“And you don’t agree with him, Granddaughter?”
“I’ve studied what such deals have done to other tribes. Made them richer, but not better, while poisoning their land. The White man’s money is the devil, but the elders don’t see it that way. The elders believe we’ve suffered long enough.”
Dylan watched the old man nodding along with Ela, as if her words were a recording he’d heard already.
“This happened once before, you know,” White Eagle told them both.
“We heard a little about that today,” said Dylan.
White Eagle started forward, his feet sheathed in ancient moccasins shuffling atop the ground. “Then let us sit by the fire so I can tell you some more.”
21
BALCONES CANYONLANDS, TEXAS; 1874
When Steeldust Jack rode to where the scream had come from, with White Eagle and the other braves just behind him, he found a man holding a Comanche girl by the hair. She struggled against the man, and he yanked her head farther back until her eyes were facing the sky.
“Whatcha all think?” he said to five other men, who had their pistols out by then. “Should I scalp her or what?”
The man grinned and held his bowie knife up to catch the sun. Dismounting, Steeldust Jack’s mind worked fast, matching the clothes and holsters of these men to that of the body found just outside the reservation. And matching their demeanors to the kind of gunmen placed in long supply by the destruction wrought by the Civil War, bitter and hardened men turned into nomads. Many had become bushwhackers and criminals, offering their well-seasoned and practiced gun hands to anyone who had need and could pay.
But there was something different and unsettling about this lot, starting with the quality of their clothes and the fact that their Colts were shiny and new—practiced with on the range rather than in the genuine battles they’d left behind in their pasts, but not their souls.
Steeldust Jack took a step forward, careful not to place much weight on his bad leg, and peeled his coat back to reveal his own more weathered Colt, making no move to draw it yet. “You can let the girl go now,” he said calmly, feeling the braves take up position behind him, holding in place reluctantly with bows and arrows held at the ready which didn’t seem to bother the gunmen at all.
The head gunman yanked the young Comanche woman in closer. “Who says?”
“The Texas Rangers.”
“Oh, so you’re a lawman.”
“Nope. Told ya, I’m a Texas Ranger.”
“What’s the difference?” another of the gunmen asked, a trail of tobacco juice following the words out of his mouth.

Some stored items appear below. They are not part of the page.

--- src/design/gmsn_pkg.sv ---
`default_nettype none
package gmsn_pkg;

    // Default grid size
    localparam int DEF_MAX_COLS = 64;
    localparam int DEF_MAX_ROWS = 64;

    // Width of y * MAX_COLS + x before it is cut down to a cell address
    localparam int LIN_W = 17;

    // Configuration register indexes
    localparam logic CFG_COLS = 1'b0;
    localparam logic CFG_ROWS = 1'b1;

    // Request opcodes
    typedef enum logic [3:0] {
        OP_QUERY   = 4'd0,
        OP_NBRS    = 4'd1,
        OP_START   = 4'd2,
        OP_GOAL    = 4'd3,
        OP_WALL    = 4'd4,
        OP_WEIGHT  = 4'd5,
        OP_EMPTY   = 4'd6,
        OP_TWALL   = 4'd7,
        OP_TWEIGHT = 4'd8,
        OP_CLEAR   = 4'd9
    } t_op;

    // Reported cell types; wall wins over start, goal and weight
    typedef enum logic [2:0] {
        CT_EMPTY  = 3'd0,
        CT_WALL   = 3'd1,
        CT_START  = 3'd2,
        CT_GOAL   = 3'd3,
        CT_WEIGHT = 3'd4
    } t_cell;

    // Step cost into a neighbour
    localparam logic [2:0] COST_WEIGHT = 3'd5;
    localparam logic [2:0] COST_PLAIN  = 3'd1;

    // Neighbour directions, in listing order
    localparam logic [1:0] DIR_E = 2'd0;
    localparam logic [1:0] DIR_W = 2'd1;
    localparam logic [1:0] DIR_N = 2'd2;
    localparam logic [1:0] DIR_S = 2'd3;

    // Classified request, front to back
    typedef struct packed {
        t_op        op;
        logic [7:0] pos_x;
        logic [7:0] pos_y;
        logic       inb;     // requested cell inside the grid in use
        logic [3:0] nb_inb;  // per direction: neighbour inside the grid in use
    } t_cmd;

    // Back-end status towards the input side
    typedef struct packed {
        logic clearing;
    } t_bstat;

endpackage
`default_nettype wire

--- src/design/gmsn_front.sv ---
`default_nettype none
module gmsn_front
    import gmsn_pkg::*;
#(
    parameter int MAX_COLS = DEF_MAX_COLS,
    parameter int MAX_ROWS = DEF_MAX_ROWS,
    localparam int AW = $clog2(MAX_COLS * MAX_ROWS)
) (
    input  wire logic          i_clk,
    input  wire logic          i_rst_n,
    input  wire logic          s_axis_tvalid,
    output logic               s_axis_tready,
    input  wire logic [15:0]   s_axis_tdata,   // pos_x, pos_y
    input  wire logic [3:0]    s_axis_tuser,   // opcode
    input  wire logic          i_cfg_valid,
    output logic               o_cfg_ready,
    input  wire logic          i_cfg_index,
    input  wire logic [6:0]    i_cfg_data,
    input  wire t_bstat        i_stat,
    input  wire logic          i_full,
    output logic               o_push,
    output t_cmd               o_cmd,
    output logic [AW-1:0]      o_base
);

    localparam logic [6:0] CFG_RESET = 7'd64;

    logic [6:0] r_cols;
    logic [6:0] r_rows;

    logic [8:0]       w_cols;
    logic [8:0]       w_rows;
    logic [8:0]       w_x;
    logic [8:0]       w_y;
    logic             w_xin;
    logic             w_yin;
    logic [LIN_W-1:0] w_lin;

    assign o_cfg_ready = 1'b1;

    always_ff @(posedge i_clk) begin
        if (!i_rst_n) begin
            r_cols <= CFG_RESET;
            r_rows <= CFG_RESET;
        end else if (i_cfg_valid) begin
            case (i_cfg_index)
                CFG_COLS: r_cols <= i_cfg_data;
                CFG_ROWS: r_rows <= i_cfg_data;
                default: ;
            endcase
        end
    end

    // register values above the physical grid saturate
    assign w_cols = (9'(r_cols) > 9'(MAX_COLS)) ? 9'(MAX_COLS) : 9'(r_cols);
    assign w_rows = (9'(r_rows) > 9'(MAX_ROWS)) ? 9'(MAX_ROWS) : 9'(r_rows);

    assign w_x   = 9'(s_axis_tdata[7:0]);
    assign w_y   = 9'(s_axis_tdata[15:8]);
    assign w_xin = (w_x < w_cols);
    assign w_yin = (w_y < w_rows);

    assign w_lin = LIN_W'(w_y) * LIN_W'(MAX_COLS) + LIN_W'(w_x);

    assign s_axis_tready = !i_full && !i_stat.clearing;
    assign o_push        = s_axis_tvalid && s_axis_tready;

    always_comb begin
        o_cmd        = '0;
        o_cmd.op     = t_op'(s_axis_tuser);
        o_cmd.pos_x  = s_axis_tdata[7:0];
        o_cmd.pos_y  = s_axis_tdata[15:8];
        o_cmd.inb    = w_xin && w_yin;
        o_cmd.nb_inb[DIR_E] = w_yin && ((w_x + 9'd1) < w_cols);
        o_cmd.nb_inb[DIR_W] = w_yin && (w_x != 9'd0) && (w_x <= w_cols);
        o_cmd.nb_inb[DIR_N] = w_xin && (w_y != 9'd0) && (w_y <= w_rows);
        o_cmd.nb_inb[DIR_S] = w_xin && ((w_y + 9'd1) < w_rows);
    end

    // only meaningful when the cell or one of its neighbours is in the grid
    assign o_base = w_lin[AW-1:0];

endmodule
`default_nettype wire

Steeldust Jack rotated his gaze among all six of them. The way they held their pistols already cocked told him they were hardened gunmen, no stranger to triggers, with the exception of one who looked no more than fifteen. Steeldust Jack’s biggest fear at that point was that the Comanche behind him would let loose with their arrows, thereby catching him in the certain crossfire to follow.

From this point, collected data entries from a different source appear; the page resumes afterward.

[src/design/gmsn_fifo.sv]
`default_nettype none
module gmsn_fifo #(
    parameter int W = 8
) (
    input  wire logic         i_clk,
    input  wire logic         i_rst_n,
    input  wire logic         i_push,
    input  wire logic [W-1:0] i_data,
    output logic              o_full,
    input  wire logic         i_pop,
    output logic [W-1:0]      o_data,
    output logic              o_empty
);

    logic [W-1:0] r_mem [2];
    logic         r_wp;
    logic         r_rp;
    logic [1:0]   r_cnt;

    always_ff @(posedge i_clk) begin
        if (!i_rst_n) begin
            r_wp  <= 1'b0;
            r_rp  <= 1'b0;
            r_cnt <= 2'd0;
        end else begin
            if (i_push) r_wp <= ~r_wp;
            if (i_pop) r_rp <= ~r_rp;
            r_cnt <= r_cnt + 2'(i_push) - 2'(i_pop);
        end
    end

    always_ff @(posedge i_clk) begin
        if (i_push) r_mem[r_wp] <= i_data;
    end

    assign o_data  = r_mem[r_rp];
    assign o_full  = (r_cnt == 2'd2);
    assign o_empty = (r_cnt == 2'd0);

endmodule
`default_nettype wire
**config.mk**
```make
export PLATFORM = sky130hd
export DESIGN_NAME = dependency_topological_orderer_unit
export DESIGN_NICKNAME = d
export VERILOG_FILES = /design/src/rtl/dto_pkg.sv /design/src/rtl/dependency_topological_orderer_unit.sv /design/src/rtl/dto_store.sv /design/src/rtl/dto_emit.sv
export VERILOG_INCLUDE_DIRS = /design/src /design/src/rtl
export SDC_FILE = /design/constraint.sdc
export NUM_CORES = 2
export LEC_CHECK = 0
export BUFFER_PORTS_ARGS = -buffer_cell sky130_fd_sc_hd__buf_4
export CAP_MARGIN = 20
export CORE_ASPECT_RATIO = 1.1
export CORE_UTILIZATION = 57
export DETAILED_ROUTE_END_ITERATION = 8
export GPL_ROUTABILITY_DRIVEN = 0
export PLACE_DENSITY = 0.75
export SLEW_MARGIN = 25
export SYNTH_ARGS = -nofsm -noshare
export SYNTH_HDL_FRONTEND = slang
export SYNTH_HIERARCHICAL = 1
export SYNTH_SLANG_ARGS = --single-unit
```
**constraint.sdc**
```tcl
create_clock -name clk -period 4.9 [get_ports clk]
set_input_delay 1.47 -clock clk [delete_from_list [all_inputs] [get_ports clk]]
set_output_delay 1.47 -clock clk [all_outputs]
set_load 0.05 [all_outputs]
```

“Well, a lawman, by nature, is answerable to the law. A Ranger’s answerable only to Texas. But this ain’t Texas here. Not really.”

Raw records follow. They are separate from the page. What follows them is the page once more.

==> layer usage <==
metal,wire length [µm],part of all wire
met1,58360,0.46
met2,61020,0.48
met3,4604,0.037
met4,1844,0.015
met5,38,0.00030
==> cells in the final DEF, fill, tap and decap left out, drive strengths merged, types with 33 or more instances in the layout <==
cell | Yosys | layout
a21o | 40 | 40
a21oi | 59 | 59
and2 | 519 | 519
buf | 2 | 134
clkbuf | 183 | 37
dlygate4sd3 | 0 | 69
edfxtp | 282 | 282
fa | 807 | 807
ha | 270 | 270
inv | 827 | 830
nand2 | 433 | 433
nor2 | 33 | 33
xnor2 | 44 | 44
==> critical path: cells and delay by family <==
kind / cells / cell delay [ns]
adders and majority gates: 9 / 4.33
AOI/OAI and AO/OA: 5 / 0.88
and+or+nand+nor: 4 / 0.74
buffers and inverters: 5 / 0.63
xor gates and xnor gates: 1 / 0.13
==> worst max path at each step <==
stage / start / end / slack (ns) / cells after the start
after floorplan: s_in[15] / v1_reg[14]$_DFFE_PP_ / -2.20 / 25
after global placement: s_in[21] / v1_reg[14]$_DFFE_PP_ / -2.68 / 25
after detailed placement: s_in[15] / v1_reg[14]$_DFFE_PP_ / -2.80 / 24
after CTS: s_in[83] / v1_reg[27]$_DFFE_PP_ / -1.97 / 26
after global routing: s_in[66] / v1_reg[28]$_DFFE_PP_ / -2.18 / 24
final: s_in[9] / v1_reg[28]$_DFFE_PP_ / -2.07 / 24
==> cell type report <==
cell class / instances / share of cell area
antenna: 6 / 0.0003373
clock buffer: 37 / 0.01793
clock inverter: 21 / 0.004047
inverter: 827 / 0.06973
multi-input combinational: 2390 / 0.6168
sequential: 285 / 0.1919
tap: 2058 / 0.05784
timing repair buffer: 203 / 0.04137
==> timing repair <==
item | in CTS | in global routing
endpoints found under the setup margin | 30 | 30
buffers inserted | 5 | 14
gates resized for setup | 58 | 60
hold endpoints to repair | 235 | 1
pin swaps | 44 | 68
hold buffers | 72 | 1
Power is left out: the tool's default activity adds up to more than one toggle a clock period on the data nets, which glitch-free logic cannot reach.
$ cat config.mk
export PLATFORM = sky130hd
export DESIGN_NAME = agrc_div
export DESIGN_NICKNAME = d
export VERILOG_FILES = /design/src/rtl/asinh_grad_reciprocal_cosh_unit_macros.svh /design/src/rtl/agrc_pkg.sv /design/src/rtl/agrc_div.sv
export SDC_FILE = /design/constraint.sdc
export NUM_CORES = 2
export LEC_CHECK = 0
export BUFFER_PORTS_ARGS = -buffer_cell sky130_fd_sc_hd__buf_2
export CORE_ASPECT_RATIO = 1.4
export CORE_MARGIN = 2
export CORE_UTILIZATION = 55
export DETAILED_ROUTE_END_ITERATION = 16
export GPL_ROUTABILITY_DRIVEN = 1
export HOLD_SLACK_MARGIN = 0.03
export PLACE_DENSITY = 0.74
export SLEW_MARGIN = 20
export SYNTH_ARGS = -nofsm -noshare
export SYNTH_HDL_FRONTEND = slang
export SYNTH_SLANG_ARGS = --single-unit
$ cat constraint.sdc
create_clock -name clk -period 6.65 [get_ports clk]
set_clock_uncertainty 0.05 [all_clocks]
set_input_delay 0.3325 -clock clk [delete_from_list [all_inputs] [get_ports clk]]
set_output_delay 0.3325 -clock clk [all_outputs]
set_load 0.1 [all_outputs]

“Coulda fooled us,” said the second speaker. “Then what is it?”
“Indian land by the law, as provided by the United States government.”
“Thought you weren’t answerable to the law, Ranger.”
“I’m not. But I am answerable to the government of both the country and the state. And the word of both says you’ve got no place upon the land on which you’re currently standing.”
“Somebody should’ve told that to our dead friend, who looks like someone put him through a meat grinder,” said a third gunman.
“And we ain’t leaving,” added the man with knife in one hand and girl’s hair in the other, “’til these Injuns give up the one of their stinking kind that done it.”
“It’s my job to find the man who done it, whether that’s here or somewheres else,” Steeldust Jack told them all. “So why don’t you boys get yourself gone and let me go about my business and find out who killed your friend?”
“’Cause it’s our business too, Ranger,” the knife wielder said, touching the tip of his blade to the young woman’s throat firmly enough to make her wince.
Steeldust Jack saw a trickle of blood running down her neck. He realized she was far more girl than woman, probably no more than thirteen. Her dark eyes, leveled on him once more, were filled with fear and a desperate plea for help. It made him think of someone holding his own daughter in a similar spot.
“Maybe you should tell me exactly what business it is brought you here in the first place,” he said.
The man who’d done the most talking, the one Jack Strong now took to be the leader, took a few steps ahead of the rest. “Tell you what. Why don’t you ride yourself out of here and let us serve as your deputies?”